▶ _TASK DATA_
File: src/rtl/auxq_pkg.sv
package auxq_pkg;
  typedef enum logic [1:0] {ST_IDLE, ST_SEND, ST_WRSP, ST_WDEF} auxq_state_e;

  localparam logic [1:0] CH_OK      = 2'd0;
  localparam logic [1:0] CH_TIMEOUT = 2'd1;
  localparam logic [1:0] CH_BUSY    = 2'd2;
  localparam logic [1:0] CH_ERROR   = 2'd3;

  localparam logic [1:0] ACK_OK    = 2'd0;
  localparam logic [1:0] ACK_NACK  = 2'd1;
  localparam logic [1:0] ACK_DEFER = 2'd2;

  localparam logic [2:0] RES_OK      = 3'd0;
  localparam logic [2:0] RES_TIMEOUT = 3'd1;
  localparam logic [2:0] RES_IO      = 3'd2;
  localparam logic [2:0] RES_PROTO   = 3'd3;
  localparam logic [2:0] RES_REJECT  = 3'd4;

  localparam logic [3:0] CMD_WR = 4'h8;
  localparam logic [3:0] CMD_RD = 4'h9;
endpackage

File: src/rtl/auxq_hdr.sv
module auxq_hdr
  import auxq_pkg::*;
#(
  parameter int MAXB = 16,
  parameter int LW   = $clog2(MAXB + 1),
  parameter int ML   = $clog2(MAXB + 5),
  parameter int MW   = 8 * (MAXB + 4),
  parameter int DW   = 8 * MAXB
) (
  input  logic          is_write,
  input  logic [15:0]   addr,
  input  logic [LW-1:0] len,
  input  logic [DW-1:0] wdata,
  output logic [MW-1:0] msg,
  output logic [ML-1:0] msg_len
);
  logic [ML-1:0] total;
  logic [LW-1:0] len_m1;

  always_comb begin
    total  = is_write ? (ML'(len) + ML'(4)) : ML'(4);
    len_m1 = len - LW'(1);
    msg    = '0;
    msg[7:0]   = addr[7:0];
    msg[15:8]  = addr[15:8];
    msg[23:16] = {(is_write ? CMD_WR : CMD_RD), 4'h0};
    msg[31:24] = {total[3:0], len_m1[3:0]};
    for (int i = 0; i < MAXB; i++) begin
      if (is_write && (i < int'(len)))
        msg[32+8*i +: 8] = wdata[8*i +: 8];
    end
    msg_len = total;
  end
endmodule

File: src/rtl/auxq_timer.sv
module auxq_timer #(
  parameter int W  = 20000,
  parameter int CW = $clog2(W + 1)
) (
  input  logic clk,
  input  logic rst,
  input  logic start,
  input  logic run,
  output logic expired
);
  logic [CW-1:0] cnt;

  always_ff @(posedge clk) begin
    if (rst)                    cnt <= '0;
    else if (start)             cnt <= CW'(W);
    else if (run && cnt != '0)  cnt <= cnt - CW'(1);
  end

  assign expired = run && (cnt == CW'(1));

  assert_wait_bound_R6: assert property (@(posedge clk) disable iff (rst)
    cnt <= CW'(W));
  assert_wait_counts_R6: assert property (@(posedge clk) disable iff (rst)
    (run && !start && cnt > CW'(1)) |=> (cnt == $past(cnt) - CW'(1)));
endmodule

File: src/rtl/auxq_seq.sv
module auxq_seq
  import auxq_pkg::*;
#(
  parameter int MAXB      = 16,
  parameter int CLK_FREQ  = 50_000_000,
  parameter int MAX_TRIES = 4,
  localparam int LW = $clog2(MAXB + 1),
  localparam int ML = $clog2(MAXB + 5),
  localparam int MW = 8 * (MAXB + 4),
  localparam int DW = 8 * MAXB
) (
  input  logic          clk,
  input  logic          rst,
  input  logic          req_valid,
  output logic          req_ready,
  input  logic          req_write,
  input  logic [15:0]   req_addr,
  input  logic [LW-1:0] req_len,
  input  logic [DW-1:0] req_wdata,
  output logic          ch_valid,
  input  logic          ch_ready,
  output logic [MW-1:0] ch_msg,
  output logic [ML-1:0] ch_msg_len,
  input  logic          rsp_valid,
  output logic          rsp_ready,
  input  logic [1:0]    rsp_status,
  input  logic [1:0]    rsp_ack,
  input  logic [LW-1:0] rsp_len,
  input  logic [DW-1:0] rsp_data,
  output logic          done,
  output logic [2:0]    done_code,
  output logic [LW-1:0] rd_count,
  output logic [DW-1:0] rd_data
);
  localparam int WAIT_RAW = CLK_FREQ / 2500;
  localparam int WAIT_CYC = (WAIT_RAW < 1) ? 1 : WAIT_RAW;
  localparam int TW       = $clog2(MAX_TRIES + 1);

  auxq_state_e   st;
  logic          is_wr;
  logic [LW-1:0] len_q;
  logic [MW-1:0] msg_q;
  logic [ML-1:0] msglen_q;
  logic [TW-1:0] tries;
  logic [MW-1:0] hdr_msg;
  logic [ML-1:0] hdr_len;
  logic          bad_len, last, fin, go_send, go_wait, rsp_fire, tmr_exp;
  logic [2:0]    fcode;
  logic [LW-1:0] clamp;
  logic [DW-1:0] rd_next;

  auxq_hdr #(.MAXB(MAXB), .LW(LW), .ML(ML), .MW(MW), .DW(DW)) u_hdr (
    .is_write(req_write), .addr(req_addr), .len(req_len), .wdata(req_wdata),
    .msg(hdr_msg), .msg_len(hdr_len)
  );

  assign rsp_fire = (st == ST_WRSP) && rsp_valid;

  auxq_timer #(.W(WAIT_CYC)) u_tmr (
    .clk(clk), .rst(rst), .start(rsp_fire && go_wait), .run(st == ST_WDEF),
    .expired(tmr_exp)
  );

  assign bad_len    = (req_len == '0) || (req_len > LW'(MAXB));
  assign req_ready  = (st == ST_IDLE);
  assign ch_valid   = (st == ST_SEND);
  assign rsp_ready  = (st == ST_WRSP);
  assign ch_msg     = msg_q;
  assign ch_msg_len = msglen_q;

  always_comb begin
    fin     = 1'b0;
    fcode   = RES_OK;
    go_send = 1'b0;
    go_wait = 1'b0;
    last    = (tries == TW'(MAX_TRIES - 1));
    clamp   = (rsp_len > len_q) ? len_q : rsp_len;
    case (rsp_status)
      CH_TIMEOUT: begin fin = 1'b1; fcode = RES_TIMEOUT; end
      CH_ERROR:   begin fin = 1'b1; fcode = RES_IO; end
      CH_BUSY: begin
        if (last) begin fin = 1'b1; fcode = RES_IO; end
        else go_send = 1'b1;
      end
      default: begin
        case (rsp_ack)
          ACK_OK: begin
            fin = 1'b1;
            if (!is_wr && rsp_len == '0) fcode = RES_PROTO;
          end
          ACK_DEFER: begin
            if (last) begin fin = 1'b1; fcode = RES_IO; end
            else go_wait = 1'b1;
          end
          default: begin fin = 1'b1; fcode = RES_IO; end
        endcase
      end
    endcase
    for (int i = 0; i < MAXB; i++)
      rd_next[8*i +: 8] = (!is_wr && i < int'(clamp)) ? rsp_data[8*i +: 8] : 8'h00;
  end

  always_ff @(posedge clk) begin
    if (rst) begin
      st <= ST_IDLE; is_wr <= 1'b0; len_q <= '0; msg_q <= '0; msglen_q <= '0;
      tries <= '0; done <= 1'b0; done_code <= RES_OK; rd_count <= '0; rd_data <= '0;
    end else begin
      done <= 1'b0;
      case (st)
        ST_IDLE: if (req_valid) begin
          if (bad_len) begin
            done <= 1'b1; done_code <= RES_REJECT; rd_count <= '0; rd_data <= '0;
          end else begin
            is_wr <= req_write; len_q <= req_len; msg_q <= hdr_msg;
            msglen_q <= hdr_len; tries <= '0; st <= ST_SEND;
          end
        end
        ST_SEND: if (ch_ready) st <= ST_WRSP;
        ST_WRSP: if (rsp_valid) begin
          if (fin) begin
            done      <= 1'b1;
            done_code <= fcode;
            rd_count  <= (fcode != RES_OK) ? '0 : (is_wr ? len_q : clamp);
            rd_data   <= (fcode == RES_OK) ? rd_next : '0;
            st        <= ST_IDLE;
          end else begin
            tries <= tries + TW'(1);
            st    <= go_wait ? ST_WDEF : ST_SEND;
          end
        end
        ST_WDEF: if (tmr_exp) st <= ST_SEND;
        default: st <= ST_IDLE;
      endcase
    end
  end

  assert_msg_hold_R11: assert property (@(posedge clk) disable iff (rst)
    (ch_valid && !ch_ready) |=> (ch_valid && $stable(ch_msg)));
  assert_done_pulse_R11: assert property (@(posedge clk) disable iff (rst)
    done |=> !done);
  assert_idle_excl_R11: assert property (@(posedge clk) disable iff (rst)
    req_ready |-> (!ch_valid && !rsp_ready));
  assert_attempt_cap_R7: assert property (@(posedge clk) disable iff (rst)
    tries < TW'(MAX_TRIES));
  assert_busy_resend_R5: assert property (@(posedge clk) disable iff (rst)
    (rsp_fire && rsp_status == CH_BUSY && !last) |=> ch_valid);
  assert_fatal_end_R4: assert property (@(posedge clk) disable iff (rst)
    (rsp_fire && rsp_status == CH_TIMEOUT) |=> (done && done_code == RES_TIMEOUT));
  assert_read_nonzero_R9: assert property (@(posedge clk) disable iff (rst)
    (done && done_code == RES_OK) |-> (rd_count != '0));
endmodule

File: config.mk
export PLATFORM = sky130hd
export DESIGN_NAME = auxq_seq
export DESIGN_NICKNAME = d
export VERILOG_FILES = /design/src/rtl/auxq_pkg.sv /design/src/rtl/auxq_hdr.sv /design/src/rtl/auxq_timer.sv /design/src/rtl/auxq_seq.sv
export SDC_FILE = /design/constraint.sdc
export NUM_CORES = 1
export LEC_CHECK = 0
export BUFFER_PORTS_ARGS = -buffer_cell sky130_fd_sc_hd__buf_2
export CELL_PAD_IN_SITES_DETAIL_PLACEMENT = 0
export CELL_PAD_IN_SITES_GLOBAL_PLACEMENT = 1
export CORE_AREA = 2 2 232 234
export DETAILED_ROUTE_END_ITERATION = 6
export DIE_AREA = 0 0 234 236
export PLACE_DENSITY = 0.63
export SYNTH_ARGS = -nofsm -noshare
export SYNTH_HDL_FRONTEND = slang
export SYNTH_SLANG_ARGS = --single-unit
File: constraint.sdc
create_clock -name clk -period 2.9 [get_ports clk]
set_input_delay 0.435 -clock clk [delete_from_list [all_inputs] [get_ports clk]]
set_output_delay 0.435 -clock clk [all_outputs]
set_load 0.03 [all_outputs]
# ---- Yosys cells after proc, flatten, opt, wreduce, memory -nomap -nowiden
# Index checks and enable logic that the tools add are counted.
dict set report word_totals {
  in_bits 292
  out_inout_bits 305
  wordCells 206
  reg_bits 324
}
dict set report op_classes {
  n_lt_le_gt_ge 34
  n_reduce_logical 55
  n_eq_ne 17
  add_sub_neg 4
  n_bitwise 1
  n_mux 83
}
# operator n
set op_table {}
lappend op_table {{2-to-1 mux 128 bit} 5}
lappend op_table {{2-to-1 mux 8 bit} 32}
lappend op_table {{case mux 128 bit (2 select lines)} 1}
lappend op_table {{< comparator 4 x 5 -> 1 bit, first input constant} 16}
lappend op_table {{< comparator 3 x 5 -> 1 bit, first input constant} 8}
lappend op_table {{2-to-1 mux 5 bit} 8}
lappend op_table {{logical AND 1 bit} 37}
lappend op_table {{2-to-1 mux 15 bit} 2}
lappend op_table {{2-to-1 mux 3 bit} 8}
lappend op_table {{< comparator 1 x 5 -> 1 bit, first input constant} 4}
lappend op_table {{< comparator 2 x 5 -> 1 bit, first input constant} 4}
lappend op_table {{2-to-1 mux 2 bit} 9}
lappend op_table {{case mux 3 bit (2 select lines)} 3}
lappend op_table {{equality test 15 x 1 -> 1 bit, second input constant} 1}
lappend op_table {{AND reduction 5 bit} 3}
lappend op_table {{nonzero test 15 bit} 1}
lappend op_table {{subtractor 15 x 1 -> 15 bit, second input constant} 1}
lappend op_table {{equality test 2 bit, second input constant} 5}
lappend op_table {{logical NOT 5 bit} 2}
lappend op_table {{2-to-1 mux 1 bit} 10}
lappend op_table {{inequality test 2 bit, second input constant} 5}
lappend op_table {{case mux 5 bit (2 select lines)} 1}
lappend op_table {{case mux 3 bit (3 select lines)} 1}
lappend op_table {{case mux 2 bit (4 select lines)} 1}
lappend op_table {{19 further kinds} 26}

# ---- Longest topological paths before layout
dict set report depth {
  ltp_word 10
  mapped_depth 12
  mapped_depth_nobuf 8
}

# ---- By module
# A second synthesis with hierarchy kept.
dict set report unflattened {
  hier_cells 1538
  area_unflattened_um2 13645.6
}
# module instances area_each_um2 cells_per_inst seq_area_each_um2
set by_module_without_submodules {}
lappend by_module_without_submodules {auxq_seq 1 11263.3 1209 6266.0}
lappend by_module_without_submodules {auxq_hdr 1 1465.2 224 0.0}
lappend by_module_without_submodules {auxq_timer 1 917.1 105 300.3}

# ---- Worst setup path after synthesis
# No wires, ideal clock.
dict set report synth_path {
  path_type {flip-flop to flip-flop}
  from {register len_q[2]}
  to {register rd_data[10]}
  path_buffers 2
  slack_ns 0.428
  path_stages_with_launch 11
  period_less_slack_ns 2.472
  t_arrival_ns 2.412
  t_required_ns 2.840
  setup_ns 0.060
  cell_sequence {dfxtp_1 > clkbuf_1 > inv_1 > ha_1 > o211ai_1 > a21oi_2 > o21ai_2 > buf_2 > mux2_2 > a21oi_2 > a22o_1}
}
dict set report synth_via {
  elab_chain_cells 9
}
# item line_no
set synth_rtl {}
lappend synth_rtl {{start: declaration} auxq_seq.sv:41} ;# logic [LW-1:0] len_q;
lappend synth_rtl {{start signal: assignment} auxq_seq.sv:114} ;# is_wr <= req_write; len_q <= req_len; msg_q <= hdr_msg;
lappend synth_rtl {{> comparator 5 bit} auxq_seq.sv:77} ;# clamp = (rsp_len > len_q) ? len_q : rsp_len;
lappend synth_rtl {{2-to-1 mux 5 bit (*)} auxq_seq.sv:77}
lappend synth_rtl {{< comparator 1 x 5 -> 1 bit (*)} auxq_seq.sv:100} ;# rd_next[8*i +: 8] = (!is_wr && i < int'(clamp)) ? rsp_data[8*i +: 8] : 8'h00;
lappend synth_rtl {{logical AND 1 bit (*)} auxq_seq.sv:100}
lappend synth_rtl {{2-to-1 mux 8 bit (*)} auxq_seq.sv:100}
lappend synth_rtl {{2-to-1 mux 128 bit (*)} auxq_seq.sv:124} ;# rd_data <= (fcode == RES_OK) ? rd_next : '0;
lappend synth_rtl {{2-to-1 mux 128 bit (*)} auxq_seq.sv:120} ;# if (fin) begin
lappend synth_rtl {{2-to-1 mux 128 bit (*)} auxq_seq.sv:119} ;# ST_WRSP: if (rsp_valid) begin
lappend synth_rtl {{case mux 128 bit (2 select lines) (*)} auxq_seq.sv:109} ;# case (st)
lappend synth_rtl {{end signal: assignment} auxq_seq.sv:124}
lappend synth_rtl {{end: declaration} auxq_seq.sv:33} ;# output logic [DW-1:0] rd_data
# Mark *: on every way between the ends. The rest lies on a longest branch, timed or not. The select of a mux whose other input is x is not followed.
# A chain may end at the register's enable or synchronous reset.

# ---- Worst setup path in the final report
dict set report layout_path {
  from {register st[0]}
  to {register rd_data[68]}
}
dict set report layout_via {
  elab_chain_cells 3
  word_cells_on_any_way 9
  classes_between {eq/ne: 5; mux: 1; reduce/logical: 3}
}
# item line_no
set layout_rtl {}
lappend layout_rtl {{start: declaration} auxq_seq.sv:39} ;# auxq_state_e st;
lappend layout_rtl {{start signal: assignment} auxq_seq.sv:128} ;# st <= go_wait ? ST_WDEF : ST_SEND;
lappend layout_rtl {{equality test 2 bit / logical NOT 2 bit (equally long branches)} auxq_seq.sv:109}
lappend layout_rtl {{inequality test 2 x 1 -> 1 bit (no source line), or another cell as far along} n/a}
lappend layout_rtl {{AND reduction 5 bit (no source line)} n/a}
# Several ways; a longest one is shown, not always the timed one.

==> impl_summary.md <==
Die
The initial core utilization is 22.60%. Pin placement for this block handled 597 I/O pins. The height of the die is 236 µm. The number of placement rows is 85.

The area of the core is 0.05307 mm². The die area is 0.05522 mm². The die width is 234 µm.

GRT
The number of global-route vias before repair was 11577. Global routing used 16.74% of the available tracks. The total overflow reported by the global router is 0. Entering global routing, the biggest net connects 76 pins.

The wire length of the first global-routing pass is 71040 µm. The number of antenna violations at the first check in global routing is 12.

Worst setup path
The cell family contributing the most delay on the critical path is compound AO/OA/AOI/OAI gates. The highest-delay cell along the critical path is sky130_fd_sc_hd__dfxtp_1. The worst setup path is of the reg2reg kind.

The buffers plus inverters on the worst setup path is 3. The endpoint arrival time on the critical path is 3.14 ns. The largest fanout of any net on the critical path is 10. The worst setup path is launched from a flop. Walking the worst path, the cells encountered are inv_1 -> ha_1 -> nor4bb_1 -> a22oi_2 -> and3_1 -> nand4bb_2 -> buf_4 -> a211oi_2 -> buf_4 -> a22o_1. The cell with the most instances on the worst path is sky130_fd_sc_hd__buf_4. The number of cells on the worst reg-to-reg path is 10. The worst reg-to-reg setup slack is 0.24 ns.

The worst register-to-register path begins at st[0]. The worst setup path is captured at a flop. The worst register-to-register path ends at rd_data[68]. The critical path runs through a total of 10 cells. In this design, the stage delay of the slowest critical-path cell is 0.36 ns. The most critical setup path has its startpoint at st[0]. The capturing instance or port of the critical path is rd_data[68].

The required time of the critical path is 3.38 ns.

Power and ir drop
Of the total power, the share spent switching nets is 25.90%. The internal portion of the total power is 8296 µW. Overall power consumption after layout is estimated at 11200 µW. Combinational cells account for 12.2% of the total power. The net load switching power is 2900 µW. The worst-case IR drop observed on VDD is 354.1 µV. The leakage dissipation is 0.007871 µW. The clock network fraction of design power is 47.5%.

The power density over the cells is 645.7 mW/mm². The proportion of power drawn by flip-flops and latches is 40.3%.

Drt
In this run the remaining antenna-violating nets after routing total 0. In the final routed layout, each cell accounts on average for 18.87 µm. The total wire length after detailed routing is 48850 µm. For this run, the detailed router's first-pass iteration total came to 5. The number of DRC markers in iteration 0 is 496. In the routed design, unresolved DRC markers number 0.

The ratio of routed vias to standard cells is 4.572. The overall via count from detail_route is 11833.

STA
The share of the clock period used by the worst path is 91.75%. The final max-slew violation count came to 0. The headroom to the max-slew limit is 38.42%. The worst hold slack is 0.09535 ns. The number of endpoints with negative hold slack in the final report came to 0. The fmax is 375.9 MHz.

The transition time at the pin with the least slew margin is 0.9218 ns. The post-layout minimum cycle time is 2.661 ns. Across the routed clock network, the largest skew measured is 0.01837 ns. The setup violation total in the final timing report is 0. Setup repair after global routing left no endpoint under its margin.

Place
Once placement finished, the instance area stood at 0.01589 mm². The number of input and output port buffers inserted is 590. Routability-driven placement finished with a final weighted congestion of 0.8359. The number of placed instances, taps included, is 2513.

The HPWL after detailed placement is 37050 µm.

Job
Max-cap violations in this run came to 0.

Final layout
In the layout the commonest cells are sky130_fd_sc_hd__buf_2 (589), sky130_fd_sc_hd__dfxtp_1 (318), sky130_fd_sc_hd__nand2_1 (170). Summing all non-filler instances in the final layout gives an area of 0.01734 mm². For this run, the post-layout net count is 2171. The number of filler instances in the final layout is 5632. The library cell used most frequently in the layout, excluding fill and tap cells, is sky130_fd_sc_hd__buf_2. The final cell utilization of the core is 32.67%. The final cell count without fillers is 2588. The area overhead of the layout relative to synthesis is 44.59%.

The share of layout cells above drive strength 1 is 39.70%.

Hold path
The type of the most critical hold path is in2reg. The number of cells on the worst hold path is 2.

CTS
TritonCTS built the clock tree. The tree is rooted in a sky130_fd_sc_hd__clkbuf_16. The clock slew at the register clock pins of the worst setup and hold paths is 0.06 ns. The latest clock arrival within the worst-skew pair is 0.54 ns. The clock net in this run drives a total of 318 sinks.

Buffers inserted to repair hold after CTS numbered 0. The clock tree synthesis step divided the H-tree into 2 levels. No sink is reached through more buffers than the 3 on the longest clock path. The number of clock buffers inserted by TritonCTS is 39.

Synthesis
The cell area after synthesis is 0.01199 mm². Synthesis produced 1267 cells. The number of different library cells used by synthesis comes to 67.

The synthesized design contains 0 enable-type register cells. Each instance of the synthesized netlist takes up on average 9.464 µm². The async set-reset flop share out of synthesis is 0%. The sequential-to-total area share from yosys stat is 53.09%.

For this run, the number of Yosys warnings is 0. The top flip-flop cell by instance count after synthesis is sky130_fd_sc_hd__dfxtp_1. The number of register bits inferred by synthesis is 318.

Outcome
The run finished with clean final reports.
## stage by stage
step	TNS [ns]	worst slack [ns]
after CTS	0	0.07374
after detailed placement	-2.361	-0.1134
after global placement	-1.274	-0.06020
after floorplan	0	0.4282
after global routing	0	0.06390
final	0	0.2394
## flip-flops by register name, indices dropped and copies added (netlist names)
register and cells:
st 2, rd_data 128, len_q 5, is_wr 1, ch_msg_len 5, rd_count 5, ch_msg 150, u_tmr.cnt 15
done 1, tries 3, done_code 3
## synth_stat cells (4+ instances only)
cell | instances | share of area (%)
sky130_fd_sc_hd__a22o_1 | 112 | 8.2
sky130_fd_sc_hd__nand2_1 | 170 | 5.3
sky130_fd_sc_hd__ha_1 | 17 | 1.8
sky130_fd_sc_hd__a21o_1 | 4 | 0.25
sky130_fd_sc_hd__a31oi_4 | 5 | 0.89
sky130_fd_sc_hd__dfxtp_1 | 318 | 53
sky130_fd_sc_hd__xor2_1 | 4 | 0.29
sky130_fd_sc_hd__nor4_1 | 5 | 0.26
sky130_fd_sc_hd__nor2b_1 | 8 | 0.42
sky130_fd_sc_hd__mux2_2 | 8 | 0.75
sky130_fd_sc_hd__nand4_1 | 5 | 0.26
sky130_fd_sc_hd__nand3_1 | 102 | 4.3
sky130_fd_sc_hd__a21oi_1 | 144 | 6.0
sky130_fd_sc_hd__a32o_1 | 17 | 1.4
sky130_fd_sc_hd__a22oi_1 | 34 | 2.1
sky130_fd_sc_hd__nor2_1 | 75 | 2.3
sky130_fd_sc_hd__nand2b_1 | 6 | 0.31
sky130_fd_sc_hd__xnor2_1 | 11 | 0.80
sky130_fd_sc_hd__buf_4 | 11 | 0.69
sky130_fd_sc_hd__or3_1 | 5 | 0.26
sky130_fd_sc_hd__inv_1 | 21 | 0.66
sky130_fd_sc_hd__mux2i_1 | 7 | 0.58
sky130_fd_sc_hd__nor3_1 | 10 | 0.42
sky130_fd_sc_hd__clkbuf_1 | 44 | 1.4
sky130_fd_sc_hd__buf_2 | 41 | 1.7
sky130_fd_sc_hd__o21ai_0 | 12 | 0.50
sky130_fd_sc_hd__a21oi_2 | 5 | 0.37
sky130_fd_sc_hd__a211oi_1 | 6 | 0.38
## logic make-up (layout without fill, tap and decap cells)
kind of cell	after synthesis	in the layout	synth area share (%)
simple gates	411	412	15.65
compound gates	369	369	22.37
flops	318	318	53.09
buf+inv	120	736	4.539
fa+ha+maj	17	17	1.774
mux	16	16	1.450
xor+xnor	15	15	1.096
other cells	1	9	0.03127
## power by group through the flow
stage	logic [µW]	clock network, µW	registers [µW]
5_1_grt	1480	5690	4520
3_5_place_dp	1360	0	4600
4_1_cts	1370	5520	4510
2_1_floorplan	610	0	4760
3_3_place_gp	1360	0	4600
6_report	1370	5320	4510
## worst min path at each step
stage / to / from
2_1_floorplan: tries[1] / tries[1]
3_3_place_gp: ch_msg[40] / ch_msg[40]
3_5_place_dp: ch_msg[142] / ch_msg[142]
4_1_cts: rd_data[127] / rsp_data[127]
5_1_grt: rd_data[75] / rsp_data[75]
6_report: rd_data[99] / rsp_data[99]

▶ _INSTRUCTIONS FOR THE TASK_
Referring to the material above, set down exactly the lines between the line with "default: begin fin" and the line with "if (bad_len) begin", inclusive, and no other lines.

▶ _RESULT_
          default: begin fin = 1'b1; fcode = RES_IO; end
        endcase
      end
    endcase
    for (int i = 0; i < MAXB; i++)
      rd_next[8*i +: 8] = (!is_wr && i < int'(clamp)) ? rsp_data[8*i +: 8] : 8'h00;
  end

  always_ff @(posedge clk) begin
    if (rst) begin
      st <= ST_IDLE; is_wr <= 1'b0; len_q <= '0; msg_q <= '0; msglen_q <= '0;
      tries <= '0; done <= 1'b0; done_code <= RES_OK; rd_count <= '0; rd_data <= '0;
    end else begin
      done <= 1'b0;
      case (st)
        ST_IDLE: if (req_valid) begin
          if (bad_len) begin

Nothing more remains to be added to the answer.